◆ What this task involves: In the entries below, identify every line with the string "stage" and copy it.

◆ Provided data:
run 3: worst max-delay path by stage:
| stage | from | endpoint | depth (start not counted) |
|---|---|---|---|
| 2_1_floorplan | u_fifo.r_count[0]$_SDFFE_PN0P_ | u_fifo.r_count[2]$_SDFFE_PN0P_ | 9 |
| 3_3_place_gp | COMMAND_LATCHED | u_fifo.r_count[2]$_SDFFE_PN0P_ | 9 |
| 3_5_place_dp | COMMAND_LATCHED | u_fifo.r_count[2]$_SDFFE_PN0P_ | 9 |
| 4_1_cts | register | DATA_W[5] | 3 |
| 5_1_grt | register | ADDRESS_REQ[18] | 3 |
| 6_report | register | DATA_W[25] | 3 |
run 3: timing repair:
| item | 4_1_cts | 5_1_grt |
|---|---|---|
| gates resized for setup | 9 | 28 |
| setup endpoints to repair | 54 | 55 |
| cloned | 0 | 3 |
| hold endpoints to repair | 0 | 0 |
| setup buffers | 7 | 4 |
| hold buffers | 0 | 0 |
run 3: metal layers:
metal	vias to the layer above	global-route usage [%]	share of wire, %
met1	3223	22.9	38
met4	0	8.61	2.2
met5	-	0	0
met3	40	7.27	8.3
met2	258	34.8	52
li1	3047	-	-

---

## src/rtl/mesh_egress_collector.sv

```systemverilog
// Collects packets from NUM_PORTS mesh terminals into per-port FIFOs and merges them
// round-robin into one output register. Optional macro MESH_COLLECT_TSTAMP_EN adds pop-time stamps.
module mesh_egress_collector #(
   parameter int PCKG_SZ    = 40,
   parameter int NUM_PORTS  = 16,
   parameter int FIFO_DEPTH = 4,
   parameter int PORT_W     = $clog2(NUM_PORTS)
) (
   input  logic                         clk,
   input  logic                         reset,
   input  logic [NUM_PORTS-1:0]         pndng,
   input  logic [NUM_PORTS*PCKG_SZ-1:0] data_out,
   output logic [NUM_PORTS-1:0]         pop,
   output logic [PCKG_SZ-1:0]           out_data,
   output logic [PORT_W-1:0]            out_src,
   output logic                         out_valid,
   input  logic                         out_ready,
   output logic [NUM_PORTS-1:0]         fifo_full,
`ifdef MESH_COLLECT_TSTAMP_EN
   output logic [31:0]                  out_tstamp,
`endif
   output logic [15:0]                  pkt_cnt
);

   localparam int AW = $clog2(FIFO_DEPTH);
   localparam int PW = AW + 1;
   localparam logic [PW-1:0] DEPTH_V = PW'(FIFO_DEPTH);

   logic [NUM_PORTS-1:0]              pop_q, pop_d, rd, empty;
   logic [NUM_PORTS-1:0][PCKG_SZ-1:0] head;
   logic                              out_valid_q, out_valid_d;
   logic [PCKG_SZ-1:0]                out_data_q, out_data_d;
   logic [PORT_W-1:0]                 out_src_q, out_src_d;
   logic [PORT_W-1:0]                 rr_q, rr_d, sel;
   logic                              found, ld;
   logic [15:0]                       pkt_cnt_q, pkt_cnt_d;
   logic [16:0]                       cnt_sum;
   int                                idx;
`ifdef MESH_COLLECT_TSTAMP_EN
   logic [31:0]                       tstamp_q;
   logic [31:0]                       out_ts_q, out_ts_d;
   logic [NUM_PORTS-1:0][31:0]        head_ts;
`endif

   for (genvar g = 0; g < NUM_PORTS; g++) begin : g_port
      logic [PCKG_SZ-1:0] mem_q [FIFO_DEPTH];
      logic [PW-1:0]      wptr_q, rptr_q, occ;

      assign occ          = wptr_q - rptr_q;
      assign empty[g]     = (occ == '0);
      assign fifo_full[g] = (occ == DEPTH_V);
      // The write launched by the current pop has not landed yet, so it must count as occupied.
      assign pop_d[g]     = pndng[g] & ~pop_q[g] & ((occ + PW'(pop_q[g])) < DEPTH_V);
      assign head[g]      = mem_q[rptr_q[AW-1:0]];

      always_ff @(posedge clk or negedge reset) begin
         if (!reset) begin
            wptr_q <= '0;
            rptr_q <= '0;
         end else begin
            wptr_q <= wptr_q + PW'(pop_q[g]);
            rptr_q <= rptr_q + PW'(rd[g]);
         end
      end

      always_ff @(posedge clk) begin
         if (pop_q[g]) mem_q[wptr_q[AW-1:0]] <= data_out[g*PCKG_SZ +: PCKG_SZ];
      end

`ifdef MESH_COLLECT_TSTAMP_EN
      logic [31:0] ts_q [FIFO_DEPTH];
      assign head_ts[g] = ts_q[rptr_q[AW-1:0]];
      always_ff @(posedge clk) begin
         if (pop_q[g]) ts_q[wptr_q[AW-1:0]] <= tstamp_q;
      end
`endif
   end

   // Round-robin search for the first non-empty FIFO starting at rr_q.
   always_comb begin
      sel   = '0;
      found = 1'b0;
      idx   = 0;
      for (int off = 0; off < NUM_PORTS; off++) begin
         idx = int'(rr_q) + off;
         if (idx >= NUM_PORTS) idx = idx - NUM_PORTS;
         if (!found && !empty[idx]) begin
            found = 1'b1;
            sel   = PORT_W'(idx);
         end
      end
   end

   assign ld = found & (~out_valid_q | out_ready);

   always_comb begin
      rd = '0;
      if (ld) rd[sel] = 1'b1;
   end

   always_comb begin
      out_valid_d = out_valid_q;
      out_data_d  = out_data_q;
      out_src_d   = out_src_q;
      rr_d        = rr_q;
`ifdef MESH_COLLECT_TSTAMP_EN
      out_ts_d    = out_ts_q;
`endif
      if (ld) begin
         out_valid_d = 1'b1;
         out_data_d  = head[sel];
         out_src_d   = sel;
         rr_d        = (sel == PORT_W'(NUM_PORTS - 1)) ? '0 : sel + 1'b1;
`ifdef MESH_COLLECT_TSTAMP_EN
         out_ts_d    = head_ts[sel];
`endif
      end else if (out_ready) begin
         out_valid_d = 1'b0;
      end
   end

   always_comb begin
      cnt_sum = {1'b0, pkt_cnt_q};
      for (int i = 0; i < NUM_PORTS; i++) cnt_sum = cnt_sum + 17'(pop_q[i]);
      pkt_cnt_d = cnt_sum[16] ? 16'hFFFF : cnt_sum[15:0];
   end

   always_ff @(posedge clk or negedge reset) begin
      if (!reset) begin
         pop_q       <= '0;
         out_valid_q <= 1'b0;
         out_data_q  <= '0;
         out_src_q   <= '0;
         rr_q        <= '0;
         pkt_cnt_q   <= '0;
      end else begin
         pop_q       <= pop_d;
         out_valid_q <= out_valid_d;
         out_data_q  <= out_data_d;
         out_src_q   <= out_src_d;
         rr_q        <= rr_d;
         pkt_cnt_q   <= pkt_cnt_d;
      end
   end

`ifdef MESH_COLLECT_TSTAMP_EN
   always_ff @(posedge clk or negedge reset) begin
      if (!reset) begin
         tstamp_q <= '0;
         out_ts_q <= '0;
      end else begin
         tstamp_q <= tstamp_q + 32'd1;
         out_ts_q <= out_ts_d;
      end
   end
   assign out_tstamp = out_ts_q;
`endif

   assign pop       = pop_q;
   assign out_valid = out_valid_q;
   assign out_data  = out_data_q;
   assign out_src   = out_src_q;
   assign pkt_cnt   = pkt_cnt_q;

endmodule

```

--

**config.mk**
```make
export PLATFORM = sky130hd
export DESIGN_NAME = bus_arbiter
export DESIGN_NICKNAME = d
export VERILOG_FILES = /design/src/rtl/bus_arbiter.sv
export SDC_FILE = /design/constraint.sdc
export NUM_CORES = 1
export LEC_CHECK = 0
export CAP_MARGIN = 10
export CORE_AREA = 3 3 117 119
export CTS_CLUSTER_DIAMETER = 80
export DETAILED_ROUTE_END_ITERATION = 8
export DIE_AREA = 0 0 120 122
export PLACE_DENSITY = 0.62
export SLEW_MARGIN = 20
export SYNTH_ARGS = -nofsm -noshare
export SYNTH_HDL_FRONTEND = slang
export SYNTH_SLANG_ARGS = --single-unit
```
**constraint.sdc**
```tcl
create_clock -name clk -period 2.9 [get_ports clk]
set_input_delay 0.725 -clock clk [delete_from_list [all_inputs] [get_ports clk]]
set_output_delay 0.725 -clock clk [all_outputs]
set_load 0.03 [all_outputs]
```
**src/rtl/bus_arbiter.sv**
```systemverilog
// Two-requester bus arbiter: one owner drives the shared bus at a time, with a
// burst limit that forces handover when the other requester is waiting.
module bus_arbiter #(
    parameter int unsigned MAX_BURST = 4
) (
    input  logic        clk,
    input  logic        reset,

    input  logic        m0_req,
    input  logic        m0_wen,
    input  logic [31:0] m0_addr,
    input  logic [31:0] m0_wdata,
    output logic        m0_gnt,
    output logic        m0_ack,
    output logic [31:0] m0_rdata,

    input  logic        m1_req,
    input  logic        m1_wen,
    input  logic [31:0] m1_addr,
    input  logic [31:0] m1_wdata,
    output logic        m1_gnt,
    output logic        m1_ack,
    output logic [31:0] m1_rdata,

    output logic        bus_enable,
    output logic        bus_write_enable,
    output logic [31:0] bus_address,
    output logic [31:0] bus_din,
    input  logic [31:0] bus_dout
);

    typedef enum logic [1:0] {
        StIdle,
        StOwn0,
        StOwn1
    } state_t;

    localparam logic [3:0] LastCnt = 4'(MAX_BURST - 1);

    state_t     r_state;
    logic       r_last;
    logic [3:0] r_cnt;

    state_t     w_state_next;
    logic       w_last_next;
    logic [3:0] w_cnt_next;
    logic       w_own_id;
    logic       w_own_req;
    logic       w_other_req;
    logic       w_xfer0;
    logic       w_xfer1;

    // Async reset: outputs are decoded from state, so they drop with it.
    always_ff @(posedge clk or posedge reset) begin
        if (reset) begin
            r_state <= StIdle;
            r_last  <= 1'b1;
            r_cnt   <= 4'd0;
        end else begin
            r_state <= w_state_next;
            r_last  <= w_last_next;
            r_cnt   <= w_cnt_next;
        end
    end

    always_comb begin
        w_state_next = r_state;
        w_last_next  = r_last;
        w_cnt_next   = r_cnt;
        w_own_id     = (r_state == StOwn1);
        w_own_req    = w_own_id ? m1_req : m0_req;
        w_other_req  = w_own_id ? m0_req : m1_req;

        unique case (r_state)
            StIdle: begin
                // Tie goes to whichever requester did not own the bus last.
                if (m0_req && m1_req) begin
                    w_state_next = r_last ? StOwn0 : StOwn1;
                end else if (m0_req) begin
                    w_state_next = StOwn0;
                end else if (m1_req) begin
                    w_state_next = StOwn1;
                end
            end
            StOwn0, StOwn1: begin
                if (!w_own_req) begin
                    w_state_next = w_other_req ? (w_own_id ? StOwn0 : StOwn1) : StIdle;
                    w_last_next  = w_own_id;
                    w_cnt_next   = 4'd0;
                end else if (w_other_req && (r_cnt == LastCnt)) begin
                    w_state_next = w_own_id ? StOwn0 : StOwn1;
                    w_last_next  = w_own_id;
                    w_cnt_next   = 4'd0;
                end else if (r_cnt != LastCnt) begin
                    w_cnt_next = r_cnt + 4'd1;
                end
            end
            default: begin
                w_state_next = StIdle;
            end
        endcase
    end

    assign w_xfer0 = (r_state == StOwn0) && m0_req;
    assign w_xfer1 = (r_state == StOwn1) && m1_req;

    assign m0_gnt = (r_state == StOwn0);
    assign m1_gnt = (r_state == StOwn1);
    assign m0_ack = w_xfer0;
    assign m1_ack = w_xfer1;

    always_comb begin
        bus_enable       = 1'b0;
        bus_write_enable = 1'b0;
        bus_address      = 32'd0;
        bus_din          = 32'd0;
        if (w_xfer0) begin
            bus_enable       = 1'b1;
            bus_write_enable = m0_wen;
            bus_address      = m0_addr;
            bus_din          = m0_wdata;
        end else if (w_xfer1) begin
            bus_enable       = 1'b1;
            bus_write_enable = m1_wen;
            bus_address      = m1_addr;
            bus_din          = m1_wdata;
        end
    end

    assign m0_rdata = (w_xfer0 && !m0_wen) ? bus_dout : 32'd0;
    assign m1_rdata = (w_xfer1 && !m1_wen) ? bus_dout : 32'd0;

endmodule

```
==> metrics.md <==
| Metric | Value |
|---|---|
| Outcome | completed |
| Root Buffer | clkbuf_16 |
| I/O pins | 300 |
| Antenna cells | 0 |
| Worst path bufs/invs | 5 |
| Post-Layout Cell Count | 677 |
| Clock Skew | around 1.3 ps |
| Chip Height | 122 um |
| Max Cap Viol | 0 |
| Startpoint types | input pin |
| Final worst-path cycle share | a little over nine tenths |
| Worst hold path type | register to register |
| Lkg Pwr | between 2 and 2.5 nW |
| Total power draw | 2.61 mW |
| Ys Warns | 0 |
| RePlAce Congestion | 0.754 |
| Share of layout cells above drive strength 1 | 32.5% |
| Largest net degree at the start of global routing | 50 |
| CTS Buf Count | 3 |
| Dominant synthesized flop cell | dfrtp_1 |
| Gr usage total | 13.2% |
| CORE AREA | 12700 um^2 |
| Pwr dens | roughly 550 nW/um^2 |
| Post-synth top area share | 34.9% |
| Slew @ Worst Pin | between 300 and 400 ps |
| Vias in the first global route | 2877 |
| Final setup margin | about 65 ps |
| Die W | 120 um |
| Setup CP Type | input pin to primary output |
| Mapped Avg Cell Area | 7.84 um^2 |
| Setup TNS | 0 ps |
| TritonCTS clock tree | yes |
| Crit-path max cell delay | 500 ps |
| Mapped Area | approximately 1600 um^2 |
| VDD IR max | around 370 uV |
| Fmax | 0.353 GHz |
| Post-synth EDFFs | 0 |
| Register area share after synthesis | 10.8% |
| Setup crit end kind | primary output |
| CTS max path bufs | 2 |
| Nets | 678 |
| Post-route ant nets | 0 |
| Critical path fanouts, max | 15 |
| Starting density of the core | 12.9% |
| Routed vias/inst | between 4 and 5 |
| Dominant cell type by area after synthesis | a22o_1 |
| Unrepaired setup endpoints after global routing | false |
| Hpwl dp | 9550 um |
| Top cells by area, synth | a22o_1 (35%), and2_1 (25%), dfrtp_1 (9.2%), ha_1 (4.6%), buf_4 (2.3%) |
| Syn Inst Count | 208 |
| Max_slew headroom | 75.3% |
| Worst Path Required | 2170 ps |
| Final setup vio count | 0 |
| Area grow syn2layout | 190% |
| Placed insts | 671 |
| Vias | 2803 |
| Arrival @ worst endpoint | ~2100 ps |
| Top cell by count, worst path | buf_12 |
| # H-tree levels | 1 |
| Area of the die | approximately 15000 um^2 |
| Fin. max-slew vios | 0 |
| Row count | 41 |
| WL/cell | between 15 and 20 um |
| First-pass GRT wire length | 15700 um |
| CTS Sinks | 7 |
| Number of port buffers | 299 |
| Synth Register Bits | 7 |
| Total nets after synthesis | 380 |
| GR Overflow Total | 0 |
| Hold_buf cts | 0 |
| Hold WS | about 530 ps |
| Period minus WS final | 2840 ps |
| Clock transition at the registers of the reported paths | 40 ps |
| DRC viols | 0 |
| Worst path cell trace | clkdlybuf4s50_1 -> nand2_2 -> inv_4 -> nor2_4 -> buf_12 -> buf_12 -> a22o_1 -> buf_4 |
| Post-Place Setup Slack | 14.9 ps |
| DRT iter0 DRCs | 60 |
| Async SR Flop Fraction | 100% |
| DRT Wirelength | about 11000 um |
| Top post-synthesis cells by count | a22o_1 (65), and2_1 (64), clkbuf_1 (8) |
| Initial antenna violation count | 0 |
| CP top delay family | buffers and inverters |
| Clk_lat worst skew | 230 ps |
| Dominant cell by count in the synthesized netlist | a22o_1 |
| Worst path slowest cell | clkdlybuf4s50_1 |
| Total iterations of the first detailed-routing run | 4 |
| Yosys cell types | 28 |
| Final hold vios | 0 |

◆ Exercise response:
run 3: worst max-delay path by stage:
| stage | from | endpoint | depth (start not counted) |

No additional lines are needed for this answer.